> [What you have to do]
Exactly how many lines in the data below contain the string "period"? Give that number and nothing else.

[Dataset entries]
**src/verilog/diag_pkg.sv**
```systemverilog
// shared constants and types for the diagnostic configuration and self-test block
package diag_pkg;

	// register indices; the byte address is four times the index
	localparam logic [7:0] IDX_TURNS   = 8'h1d;
	localparam logic [7:0] IDX_LOCKCFG = 8'h1e;
	localparam logic [7:0] IDX_USERNV  = 8'h1f;
	localparam logic [7:0] IDX_CTRL    = 8'h30;
	localparam logic [7:0] IDX_STATUS  = 8'h31;
	localparam logic [7:0] IDX_SIG     = 8'h32;

	// reset values of the configuration shadow
	localparam logic [23:0] RST_TURNS   = 24'h80b29f;
	localparam logic [23:0] RST_LOCKCFG = 24'h0c094d;
	localparam logic [23:0] RST_USERNV  = 24'h000000;

	// field positions
	localparam int TURNS_STEP_BIT = 23;
	localparam int LOCK_LSB       = 20;
	localparam int LBIST_EN_BIT   = 19;
	localparam int XDCR_EN_BIT    = 18;
	localparam int ST_BLOCK_BIT   = 13;
	localparam int HR_BLOCK_BIT   = 12;
	localparam int HI_LIM_LSB     = 6;
	localparam int LO_LIM_LSB     = 0;
	localparam logic [3:0] LOCK_NV_ONLY = 4'hc;
	localparam logic [3:0] LOCK_ALL     = 4'h3;

	// control command word: key in [15:8], command bits below
	localparam logic [7:0] CMD_KEY  = 8'h5a;
	localparam int CMD_LBIST_BIT    = 0;
	localparam int CMD_XDCR_BIT     = 1;
	localparam int CMD_HRST_BIT     = 2;
	localparam int CMD_NVWR_BIT     = 3;
	localparam int STAT_STF_BIT     = 2;

	// self-test duration
	localparam int CLK_MHZ          = 25;
	localparam int SELFTEST_TIME_US = 30000;
	localparam int SELFTEST_CYCLES  = SELFTEST_TIME_US * CLK_MHZ;
	localparam int XDCR_STEPS       = 8;

	// pattern generator and compactor seeds
	localparam logic [30:0] LFSR_SEED = 31'h00000001;
	localparam logic [30:0] MISR_SEED = 31'h00000000;

	typedef enum logic [0:0] {LB_IDLE, LB_RUN} lbState_t;
	typedef enum logic [0:0] {XD_IDLE, XD_RUN} xdState_t;

endpackage

```
**src/verilog/lbist_engine.sv**
```systemverilog
// scan pattern generator and signature compactor for the logic self-test
`timescale 1ns/1ps
`default_nettype none
module lbist_engine
	import diag_pkg::*;
#(
	parameter int CYCLES = SELFTEST_CYCLES
)(
	input  wire logic        ref_clk,
	input  wire logic        rst,
	input  wire logic        start,
	input  wire logic [30:0] scanOut,
	output logic             scanEnable,
	output logic      [30:0] scanIn,
	output logic             done,
	output logic      [30:0] signature
);

	typedef struct packed {
		logic        run;
		logic        done;
		logic [19:0] cnt;
		logic [30:0] lfsr;
		logic [30:0] misr;
	} engState_t;

	engState_t s;
	engState_t next_s;

	////////////////////////////////////////////////////////////////////////
	// shift pattern into all chains in parallel, compact their outputs
	always_comb begin
		next_s = s;
		next_s.done = 1'b0;
		if (start && !s.run) begin
			next_s.run = 1'b1;
			next_s.cnt = '0;
			next_s.lfsr = LFSR_SEED;
			next_s.misr = MISR_SEED;
		end else if (s.run) begin
			next_s.lfsr = {s.lfsr[29:0], s.lfsr[30] ^ s.lfsr[27]};
			next_s.misr = {s.misr[29:0], s.misr[30] ^ s.misr[27]} ^ scanOut;
			next_s.cnt = s.cnt + 20'h00001;
			if (s.cnt == 20'(CYCLES - 1)) begin
				next_s.run = 1'b0;
				next_s.done = 1'b1;
			end
		end
	end

	// state register
	always_ff @(posedge ref_clk) begin
		if (rst) begin
			s <= '{run: 1'b0, done: 1'b0, cnt: 20'h00000, lfsr: LFSR_SEED, misr: MISR_SEED};
		end else begin
			s <= next_s;
		end
	end

	assign scanEnable = s.run;
	assign scanIn     = s.lfsr;
	assign done       = s.done;
	assign signature  = s.misr;

endmodule
`default_nettype wire

```
**config.mk**
```make
export PLATFORM = sky130hd
export DESIGN_NAME = lbist_engine
export DESIGN_NICKNAME = d
export VERILOG_FILES = /design/src/verilog/diag_pkg.sv /design/src/verilog/lbist_engine.sv
export SDC_FILE = /design/constraint.sdc
export NUM_CORES = 1
export LEC_CHECK = 0
export BUFFER_PORTS_ARGS = -buffer_cell sky130_fd_sc_hd__clkbuf_2
export CORE_ASPECT_RATIO = 0.8
export CORE_MARGIN = 1.5
export CORE_UTILIZATION = 48
export CTS_CLUSTER_SIZE = 25
export DETAILED_ROUTE_END_ITERATION = 8
export MAX_ROUTING_LAYER = met4
export PLACE_DENSITY = 0.83
export SLEW_MARGIN = 20
export SYNTH_ARGS = -nofsm -noshare
export SYNTH_HDL_FRONTEND = slang
export SYNTH_SLANG_ARGS = --single-unit
export TNS_END_PERCENT = 1
```
**constraint.sdc**
```tcl
create_clock -name ref_clk -period 2.8 [get_ports ref_clk]
set_input_delay 0.42 -clock ref_clk [delete_from_list [all_inputs] [get_ports ref_clk]]
set_output_delay 0.42 -clock ref_clk [all_outputs]
set_load 0.02 [all_outputs]
```
=== Word level (Yosys, flattened, before mapping) ===
Index checks and enable logic that the tools add are counted.

* Bits in registers: 84
* Output and inout bits: 64
* Word-level logic and storage cells: 18

* $add $sub $neg: 1
* Equality and inequality tests: 1
* Mux-type cells: 3
* Bitwise gates (word level): 4
* Reductions and logical operators: 4

{| class="wikitable"
|+ Operators with widths
! cell !! count
|-
| 84-bit 2-to-1 mux || 1
|-
| 31-bit bitwise XOR || 1
|-
| 20-bit by 1-bit adder with 20-bit output (second input constant) || 1
|-
| 20-bit equality test (second input constant) || 1
|-
| 3-bit OR reduction || 1
|-
| 2-bit 2-to-1 mux || 1
|-
| 2-bit OR reduction || 1
|-
| 1-bit bitwise XOR || 2
|-
| 1-bit logical AND || 1
|-
| 1-bit zero test || 1
|-
| 1-bit 2-to-1 mux || 1
|-
| 1-bit inverter || 1
|}

=== Depth between registers and ports, before layout ===
Gate-level depths: netlist of the first run.

* Depth in word-level cells: 4
* Depth in mapped cells: 6
* Mapped depth without buffers: 5

=== Worst setup path before layout of the first run ===
OpenSTA, ideal clock, no wires.

* Path type: flip-flop to flip-flop
* Start point: register s, in the netlist scanEnable
* End point: register s[80] (netlist name)
* Setup time: 70 ps
* Arrival: 1,919 ps
* Required time: 2,730 ps
* Slack: 810 ps
* Stages on the path, launching flop included: 6
* Path through: dfxtp_1 > nand4_4 > or4_1 > buf_2 > or4_1 > a21oi_1

* Cells in the longest elaborated chain, start to end: 3

{| class="wikitable"
|+ RTL lines
! element !! line !! RTL
|-
| start: declaration || lbist_engine.sv:27 || <nowiki>engState_t s;</nowiki>
|-
| start signal: assignment || lbist_engine.sv:54 || <nowiki>s <= '{run: 1'b0, done: 1'b0, cnt: 20'h00000, lfsr: LFSR_SEED, misr: MISR_SEED};</nowiki>
|-
| start signal: assignment || lbist_engine.sv:56 || <nowiki>s <= next_s;</nowiki>
|-
| 1-bit zero test || lbist_engine.sv:35 || <nowiki>if (start && !s.run) begin</nowiki>
|-
| 1-bit logical AND || lbist_engine.sv:35 ||
|-
| 2-bit OR reduction (no source line) || n/a ||
|}

Several ways; a longest one is shown, not always the timed one.
A chain may end at the register's enable or synchronous reset.

=== Final worst setup path of the first run ===
Same ends and word-level chain as after synthesis.

==> out/metrics.yaml, run 1 <==
insertedDiodeCount: 0
postSynthAreaPerCell_um2: 9.25
grt_overflow: 0
p_leak_nw: 1.63
dr.pass1.iters: 4
h-tree-depth: 3
cts_resized: 0
syn-num-nets: 451
cts_made_buffers: 9
gp_congestion: 0.828
seq_area_frac_synth_pct: 43.7
slowest_delay_ns: 0.67
placementRows: 28
yosysTopAreaCellShare_pct: 43.7
hold_buffers: 0
worstPathRequired_ns: 3.08
synth_edf_count: 0
path_class: "register to register"
syn2layout_area_growth_pct: 7.97
hold_ws_ns: 0.269
wl_per_cell_um: 12.6
crit_slowest_cell: "or4_1"
setup_violations: 0
synth_top_area_cell: "dfxtp_1"
crit_buf_inv: 0
start_kind: "register"
worst_slew_pin_slew_ns: 0.791
fin_tns_setup_ns: 0
grt_use_total_pct: 17.3
ioPinCount: 98
synth.most_common_cell: "dfxtp_1"
vias: 2763
dp_hpwl_mm: 4.84
synthTopCellsByArea: "dfxtp_1 44%, buf_4 12%, xnor2_1 8.7%"
comb_power_share_pct: 10.4
wirelength_mm: 6.96
hold_violations: 0
clock_sinks: 84
dieWidth_um: 103
slew_viol_final: 0
fmax_ghz: 0.446
cts-root-buf: "clkbuf_8"
worstHoldPathType: "input pin to register"
grt_max_degree: 62
arrival_ns: 2.53
synthTopCellsByCount: "84 x dfxtp_1, 74 x nor2_1, 62 x buf_4"
via_per_inst: 5.01
p_per_area_mw_per_mm2: 591
cap_violations: 0
p_clk_share_pct: 37.9
drive_above_1_share_pct: 26.6
cts_setup_buffers: 0
status: "complete, no violations"
grt_pass1_vias: 2568
worstSkewPairLatency_ns: 0.35
path_clk_slew_ns: 0.09
cp_cell_sequence: "nand4_4 > or4_1 > or4_1 > a21oi_1"
grt_pass1_wl_mm: 11.4
skew_ns: 0.0132
yosys_warnings: 0
io_buffer_count: 97
sw_frac_of_total_pct: 25.1
rsz0062_at_grt: "false"
ys_ff_latch: 84
cts_tree: "yes"
drcViolationCount: 0
fp.dieH_um: 83.1
async_flop_share_pct: 0
start_util_pct: 50.8
fin_crit_sh_pct: 80.1
endpoint_kind: "register"
fin_nets: 478
ant_nets: 0
antenna_found_initial: 0
intPower_w: 0.00184
ys.flop_type: "dfxtp_1"
cts_buffer_depth: 2
vdd_drop_max_uv: 289
slew_headroom_pct: 47.3
core_area_mm2: 0.00757
n_fill_cell: 714
syn_area_mm2: 0.00385
cpMostUsedCell: "or4_1"
power.switching_w: 0.000616
drt-initial-drc-count: 134
crit_fanout: 43
synth_cell_types: 31
power_frac_seq_pct: 51.7
fin_crit_ns: 2.24
synthCells: 416
crit_family: "simple AND/OR/NAND/NOR gates"
dieArea_mm2: 0.00856
==> sequential cells by signal, summed over array words and instances (netlist names) <==
signal and count:
signature 31, s 20, done 1, scanIn 31, scanEnable 1
==> layout make-up <==
class | count | area, um2 | area share [%]
Multi-Input combinational cell | 244 | 1600 | 38.5
Clock buffer | 9 | 124 | 2.98
Timing Repair Buffer | 100 | 508 | 12.2
Inverter | 4 | 15.0 | 0.362
Clock inverter | 6 | 88.8 | 2.14
Sequential cell | 84 | 1690 | 40.6
Tap cell | 105 | 131 | 3.16
==> metrics by stage <==
stage | cell area (um2) | utilization [%] | worst slack (ns) | power, W | cells
final | 4150 | 54.9 | 0.557 | 0.00245 | 552
after global routing | 4150 | 54.9 | 0.449 | 0.00257 | 552
after CTS | 4150 | 54.9 | 0.571 | 0.00249 | 552
after detailed placement | 3940 | 52.1 | 0.580 | 0.00155 | 537
after global placement | 3940 | 52.1 | 0.618 | 0.00155 | 537
after floorplan | 3850 | - | 0.810 | 0.00151 | 416
==> routing by layer <==
layer / GRT usage [%] / share of wire, % / vias to the layer above
met5: - / 0 / -
met4: 6.14 / 1.4 / 0
met1: 19.7 / 47 / 1295
met3: 5.39 / 3.8 / 10
li1: - / - / 1397
met2: 28.5 / 48 / 61
==> cells in the final DEF, fill, tap and decap left out, types with 4 or more instances in the layout <==
cell      count
nand3_1       5
a21oi_1      10
inv_1         4
nand4_1       4
nor2_1       74
a211oi_1     30
xnor2_1      38
or3_1         6
clkbuf_8      9
dfxtp_1      83
nor3_1        4
or4_1         6
xor2_1        5
clkbuf_2     97
mux2i_1      32
nand2_1       8
o21ai_0       6
==> worst paths after layout <==
path                                 start    endpoint  slack [ns]  cells past startpoint
worst max-delay path            scanEnable       s[80]        0.56                      4
worst min-delay path                   rst  scanEnable        0.27                      2
worst max register to register  scanEnable       s[80]        0.56                      4
worst min register to register       s[81]       s[81]        0.50                      2
==> kinds of logic after synthesis <==
kind of cell,after synthesis,share of synthesized area (%)
compound gates,50,8.72
xor+xnor,43,9.79
fa+ha+maj,1,0.325
buf+inv,88,14.7
flops,84,43.7
mux,32,8.33
simple gates,118,14.4
==> worst register-to-register path: stages, from the launching register on <==
cell and delay [ns]:
dfxtp_4 0.63, nand4_4 0.20, or4_1 0.67, or4_1 0.54, a21oi_1 0.14
==> power by group through the flow <==
| stage | Clock [W] | Combinational (W) | Sequential (W) |
|---|---|---|---|
| after floorplan | 0 | 0.000230 | 0.00128 |
| after global placement | 0 | 0.000252 | 0.00130 |
| after detailed placement | 0 | 0.000258 | 0.00130 |
| after CTS | 0.000958 | 0.000259 | 0.00127 |
| after global routing | 0.00101 | 0.000279 | 0.00128 |
| final | 0.000930 | 0.000255 | 0.00127 |
No activity file was read; power rests on OpenSTA's default activity.
==> run 2, diff against run 1 <==
Clock period 2.8 ns to 2.3 ns, I/O delays scaled along.
==> out/metrics.yaml, run 2 (same netlist as run 1, synthesis figures left out) <==
endpoint_kind: "register"
start_kind: "register"
placementRows: 28  # unchanged
timing.reg2reg.worst_path_depth: 5  # +1
cts_resized: 0  # unchanged
ant_nets: 0  # unchanged
drive_above_1_share_pct: 26.6  # -0.059 points
drt-initial-drc-count: 148  # +10%
startpoint: "s[62]"
hold_violations: 0  # unchanged
vdd_drop_max_uv: 423  # +46%
p_leak_nw: 1.64  # +0.38%
via_per_inst: 5.02  # +0.25%
drcViolationCount: 0  # unchanged
dieWidth_um: 103  # unchanged
met2_length_mm: 3.17  # -5.4%
grt_overflow: 0  # unchanged
pre_cts_slack_ns: 0.158  # -0.423 ns
skew_ns: 0.0144  # +0.00127 ns
io_buffer_count: 97  # unchanged
grt_pass1_wl_mm: 11.6  # +1.5%
arrival_ns: 2.45  # -0.08 ns
rsz0062_at_grt: "false"
wirelength_mm: 6.96  # unchanged
cap_violations: 0  # unchanged
ioPinCount: 98  # unchanged
fin_area_mm2: 0.00417  # +0.48%
slew_viol_final: 0  # unchanged
core_area_mm2: 0.00757  # unchanged
fmax_ghz: 0.461  # +3.4%
cts_tree: "yes"
vias: 2775  # +0.43%
worstHoldPathType: "input pin to register"
multi_input_area_mm2: 0.00160  # unchanged
worstSkewPairLatency_ns: 0.35  # about the same
grt_max_degree: 74  # +19%
dp_hpwl_mm: 4.86  # +0.50%
start_util_pct: 50.8  # unchanged
path_clk_slew_ns: 0.08  # about the same
p_per_area_mw_per_mm2: 717  # +21%
cts_setup_buffers: 0  # unchanged
fin_crit_sh_pct: 94.3  # +14 points
antenna_found_initial: 0  # unchanged
status: "complete, no violations"
insertedDiodeCount: 0  # unchanged
dpl_cell_area_mm2: 0.00396  # +0.51%
syn2layout_area_growth_pct: 8.49
n_fill_cell: 719  # +0.70%
cts_buffer_depth: 2  # unchanged
seq_area_mm2: 0.00169  # unchanged
setup_violations: 0  # unchanged
final_cell_mix: "97 x clkbuf_2, 83 x dfxtp_1, 74 x nor2_1"
fin_ws_ns: 0.131  # -0.426 ns
reg2reg_to: "s[80]"
grt_pass1_vias: 2546  # -0.86%
wl_met1_mm: 3.24  # -0.18%
fin_crit_ns: 2.17  # -0.0739 ns
worst_slew_pin_slew_ns: 0.760  # -0.0312 ns
cts_made_buffers: 9  # unchanged
cts-root-buf: "clkbuf_8"
layout_commonest_cell: "clkbuf_2"
hold_depth: 2  # unchanged
clock_sinks: 84  # unchanged
wl_met3_um: 389  # +49%
fin_nets: 479  # +0.21%
wl_per_cell_um: 12.6  # -0.18%
fin_tns_setup_ns: 0  # unchanged
grt_use_total_pct: 17.5  # +0.21 points
worstPathRequired_ns: 2.58  # -0.50 ns
crit_end: "s[80]"
path_class: "register to register"
slew_headroom_pct: 49.4  # +2.1 points
hold_buffers: 0  # unchanged
regToRegStartpoint: "s[62]"
dieArea_mm2: 0.00856  # unchanged
fp.dieH_um: 83.1  # unchanged
highest_layer: "met4"
dr.pass1.iters: 4  # unchanged
final_core_util_pct: 55.1  # +0.26 points
crit_fanout: 8  # -81%
gp_congestion: 0.959  # +16%
h-tree-depth: 3  # unchanged
ff2ff_setup_slack_ns: 0.13  # -0.43 ns
-- run 2: cell count changes in the layout (fill, tap and decap cells not counted), sizes merged --
cell    before  now
clkbuf     106  107
buf          3    4
clkinv       2    1
-- run 2: how the worst min path moves through the flow --
stage          startpoint         end
2_1_floorplan         rst        done
3_3_place_gp        s[81]       s[81]
3_5_place_dp        s[81]       s[81]
4_1_cts               rst  scanEnable
5_1_grt               rst        done
6_report              rst  scanEnable
-- run 2: cell type report --
cell class                 instances  share of cell area [%]
clock buffer                      10                    3.06
clock inverter                     5                    2.04
inverter                           4                   0.360
multi-input combinational        244                    38.4
sequential                        84                    40.4
tap                              105                    3.15
timing repair buffer             101                    12.7
-- run 2: power by group --
group / total [W] / internal (W) / switching, W
combinational: 0.000327 / 0.000140 / 0.000187
clock: 0.00113 / 0.000612 / 0.000522
sequential: 0.00153 / 0.00149 / 0.0000384
-- run 2: metrics by stage --
step	power (W)	hold slack, ns	std cells
floorplan	0.00184	0.422	416
global placement	0.00189	0.480	538
detailed placement	0.00190	0.482	538
CTS	0.00303	0.189	553
global route	0.00312	0.203	553
finish	0.00299	0.203	553
-- run 2: critical path: stages, from the launching register on --
cell and delay (ns):
dfxtp_1 0.40, ha_1 0.28, inv_1 0.08, or4_1 0.64, or4_1 0.55, a21oi_1 0.15
-- run 2: per-layer routing --
metal | vias up | GRT usage [%]
li1 | 1409 | -
met1 | 1270 | 21.4
met2 | 79 | 27.2
met3 | 17 | 4.97
met4 | 0 | 6.88
met5 | - | -
==> run 3, diff against run 2 <==
Settings changed: RECOVER_POWER set to 50.
Clock period 2.3 ns to 2.8 ns, I/O delays scaled along.
==> out/metrics.yaml, run 3 (same netlist as run 1, synthesis figures left out) <==
status: "complete, no violations"
vdd_drop_max_uv: 286  # -32%
dr.pass1.iters: 4  # unchanged
final_cell_mix: "83 x dfxtp_1, 74 x nor2_1, 63 x clkbuf_1"
antenna_found_initial: 0  # unchanged
met2_length_mm: 3.33  # +5.1%
syn2layout_area_growth_pct: 5.89
fp.dieH_um: 83.1  # unchanged
fin_area_mm2: 0.00407  # -2.4%
vias: 2762  # -0.47%
p_clk_share_pct: 38.0  # about the same
fin_tns_setup_ns: 0  # unchanged
drive_above_1_share_pct: 12.3  # -14 points
grt_pass1_vias: 2568  # +0.86%
sw_frac_of_total_pct: 25.1  # +0.13 points
core_area_mm2: 0.00757  # unchanged
cts_made_buffers: 9  # unchanged
worstPathRequired_ns: 3.07  # +0.49 ns
multi_input_area_mm2: 0.00160  # about the same
reg2reg_to: "s[80]"
ioPinCount: 98  # unchanged
power_frac_seq_pct: 51.9  # +0.7 points
fmax_ghz: 0.447  # -3.0%
timing.reg2reg.worst_path_depth: 4  # -1
wl_met1_mm: 3.17  # -2.3%
grt_pass1_wl_mm: 11.4  # -1.4%
path_clk_slew_ns: 0.09  # about the same
endpoint_kind: "register"
dp_hpwl_mm: 4.84  # -0.50%
ff2ff_setup_slack_ns: 0.56  # +0.43 ns
grt_max_degree: 62  # -16%
cpMostUsedCell: "or4_1"
gp_congestion: 0.828  # -14%
slowest_delay_ns: 0.67  # +0.03 ns
dieWidth_um: 103  # unchanged
hold_buffers: 0  # unchanged
cts_setup_buffers: 0  # unchanged
worst_slew_pin_slew_ns: 1.15  # +0.385 ns
cts_tree: "yes"
fin_crit_sh_pct: 79.9  # -14 points
comb_power_share_pct: 10.1  # -0.8 points
grt_use_total_pct: 17.3  # -0.21 points
wirelength_mm: 6.90  # -0.85%
slew_viol_final: 0  # unchanged
arrival_ns: 2.51  # +0.06 ns
setup_violations: 0  # unchanged
cp_cell_sequence: "nand4_4 > or4_1 > or4_1 > a21oi_1"
start_util_pct: 50.8  # unchanged
path_depth: 4  # -1
worst_hold_path.endpoint: "scanEnable"
drt-initial-drc-count: 182  # +23%
highest_layer: "met4"
path_class: "register to register"
drcViolationCount: 0  # unchanged
regToRegStartpoint: "scanEnable"
ant_nets: 0  # unchanged
crit_slowest_cell: "or4_1"
h-tree-depth: 3  # unchanged
worstSkewPairLatency_ns: 0.35  # about the same
hold_depth: 2  # unchanged
insertedDiodeCount: 0  # unchanged
seq_area_mm2: 0.00169  # unchanged
clock_sinks: 84  # unchanged
power.total_w: 0.00245  # -18%
layout_commonest_cell: "dfxtp_1"
wl_per_cell_um: 12.5  # -0.67%
crit_family: "simple AND/OR/NAND/NOR gates"
p_leak_nw: 1.42  # -13%
wl_met3_um: 305  # -22%
fin_crit_ns: 2.24  # +0.0682 ns
power.switching_w: 0.000614  # -18%
fin_nets: 478  # -0.21%
skew_ns: 0.0137  # -0.000791 ns
hp-start: "rst"
worstHoldPathType: "input pin to register"
slew_headroom_pct: 23.7  # -26 points
dpl_cell_area_mm2: 0.00394  # -0.51%
crit_fanout: 43  # +35
intPower_w: 0.00183  # -18%
start_kind: "register"
crit_buf_inv: 0  # -1
rsz0062_at_grt: "false"
grt_overflow: 0  # unchanged
cts_resized: 0  # unchanged
cap_violations: 0  # unchanged
io_buffer_count: 97  # unchanged
hold_violations: 0  # unchanged
n_fill_cell: 746  # +3.8%
placementRows: 28  # unchanged
cts-root-buf: "clkbuf_8"
via_per_inst: 5.00  # -0.29%
cts_buffer_depth: 2  # unchanged
p_per_area_mw_per_mm2: 600  # -16%
dieArea_mm2: 0.00856  # unchanged
[run 3: power groups by stage]
stage | combinational (W) | clock, W | sequential [W]
after floorplan | 0.000230 | 0 | 0.00128
after global placement | 0.000252 | 0 | 0.00130
after detailed placement | 0.000258 | 0 | 0.00130
after CTS | 0.000259 | 0.000958 | 0.00127
after global routing | 0.000271 | 0.00101 | 0.00128
final | 0.000248 | 0.000928 | 0.00127
[run 3: cell type report]
| class | count | share of cell area, % |
|---|---|---|
| flip-flops and latches | 84 | 41.4 |
| multi-input cells | 244 | 39.3 |
| repair buffers | 100 | 10.5 |
| well taps | 105 | 3.23 |
| clock buffers | 9 | 3.04 |
| clock inverters | 6 | 2.18 |
| inverters | 4 | 0.369 |
[run 3: worst max-delay path by stage]
stage                  to  slack, ns        from
floorplan           s[80]       0.81  scanEnable
global placement    s[80]       0.62  scanEnable
detailed placement  s[81]       0.58  scanEnable
CTS                 s[81]       0.57  scanEnable
global route        s[81]       0.44  scanEnable
finish              s[80]       0.56  scanEnable
[run 3: routing by layer]
metal,GRT usage [%],vias up
met2,28.5,70
li1,-,1397
met5,-,-
met3,5.39,11
met4,6.14,0
met1,19.7,1284
[run 3: through the flow]
step           std cells  utilization [%]  setup WS, ns  hold WS [ns]
2_1_floorplan        416                -         0.810         0.452
6_report             552             53.8         0.562         0.270
3_3_place_gp         537             52.1         0.618         0.480
4_1_cts              552             54.9         0.571         0.253
5_1_grt              552             53.8         0.438         0.264
3_5_place_dp         537             52.1         0.580         0.482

> [Response]
3